Archaean Soils, Lakes and Springs: Looking for Signs of Life

Microbial life in Archaean non-marine settings like soils, lakes and springs would have faced several challenges. These would have included exposure to UV light; aridity, salinity and temperature changes; and nutrient availability. Current understanding is that none of these challenges would have been insurmountable. Microbial organisms of Archaean marine environments are likely to have been similar in their lifestyles and habits to those of the Archaean terrestrial world. Non-marine stromatolites, microbial filaments, microbial borings and microbially-induced sedimentary structures might therefore have been preserved. But Archaean subaerial surfaces would have been very prone to erosion by wind and rain, so the oldest fossil ‘soils’ of subaerially weathered surfaces (up to 3.47 Ga) are mostly identified using geochemistry. However, some ancient duricrusts like calcretes have been reported. Archaean lacustrine microbial life may have included stromatolites of the Tumbiana Formation of Western Australia. The case that these were lacustrine rather than marine is critically assessed, with the conclusion that the stratigraphy provides the strongest supporting evidence here. Archaean terrestrial hot springs, though often mentioned in origin of life studies, are not yet known from the rock record. In the Palaeoproterozoic to present these silica and carbonate-precipitating environments are commonly found in proximity to volcanic sediments and faults, where the deposits form terraced mounds, fissure ridges and hydrothermal lakes. It remains plausible that life could have existed and even evolved in these hypothesised Archaean hot-spring settings, and there is cause for optimism that the evidence for this might one day be found.

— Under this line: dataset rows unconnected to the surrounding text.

==> config.mk <==
export PLATFORM = sky130hd
export DESIGN_NAME = scd_decode
export DESIGN_NICKNAME = d
export VERILOG_FILES = /design/src/rtl/scd_pkg.sv /design/src/rtl/scd_code_check.sv /design/src/rtl/scd_sync_mon.sv /design/src/rtl/scd_decode.sv
export SDC_FILE = /design/constraint.sdc
export NUM_CORES = 1
export LEC_CHECK = 0
export BUFFER_PORTS_ARGS = -buffer_cell sky130_fd_sc_hd__buf_2
export CORE_ASPECT_RATIO = 0.9
export CORE_MARGIN = 3
export CORE_UTILIZATION = 46
export DETAILED_ROUTE_END_ITERATION = 10
export PLACE_DENSITY = 0.77
export SLEW_MARGIN = 20
export SYNTH_ARGS = -nofsm -noshare
export SYNTH_HDL_FRONTEND = slang
export SYNTH_SLANG_ARGS = --single-unit
==> constraint.sdc <==
create_clock -name clk -period 2.15 [get_ports clk]
set_input_delay 0.43 -clock clk [delete_from_list [all_inputs] [get_ports clk]]
set_output_delay 0.43 -clock clk [all_outputs]
set_load 0.01 [all_outputs]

A microbial role in the construction of Mono Lake carbonate chimneys

Lacustrine carbonate chimneys are striking, metre-scale constructions. If these were bioinfluenced constructions, they could be priority targets in the search for early and extraterrestrial microbial life. However, there are questions over whether such chimneys are built on a geobiological framework or are solely abiotic geomorphological features produced by mixing of lake and spring waters. Here, we use correlative microscopy to show that microbes were living around Pleistocene Mono Lake carbonate chimneys during their growth. A plausible interpretation, in line with some recent works by others on other lacustrine carbonates, is that benthic cyanobacteria and their associated extracellular organic material (EOM) formed tubular biofilms around rising sublacustrine spring vent waters, binding calcium ions and trapping and binding detrital silicate sediment. Decay of these biofilms would locally have increased calcium and carbonate ion activity, inducing calcite precipitation on and around the biofilms. Early manganese carbonate mineralisation was directly associated with cell walls, potentially related to microbial activity though the precise mechanism remains to be elucidated. Much of the calcite crystal growth was likely abiotic, and no strong evidence for either authigenic silicate growth or a clay mineral precursor framework was observed. Nevertheless, it seems likely that the biofilms provided initial sites for calcite nucleation and encouraged the primary organised crystal growth. We suggest that the nano-, micro- and macroscale fabrics of these Pleistocene Mono Lake chimneys were affected by the presence of centimetre-thick tubular and vertically stacked calcifying microbial mats. Such carbonate chimneys represent a promising macroscale target in the exploration for ancient or extraterrestrial life.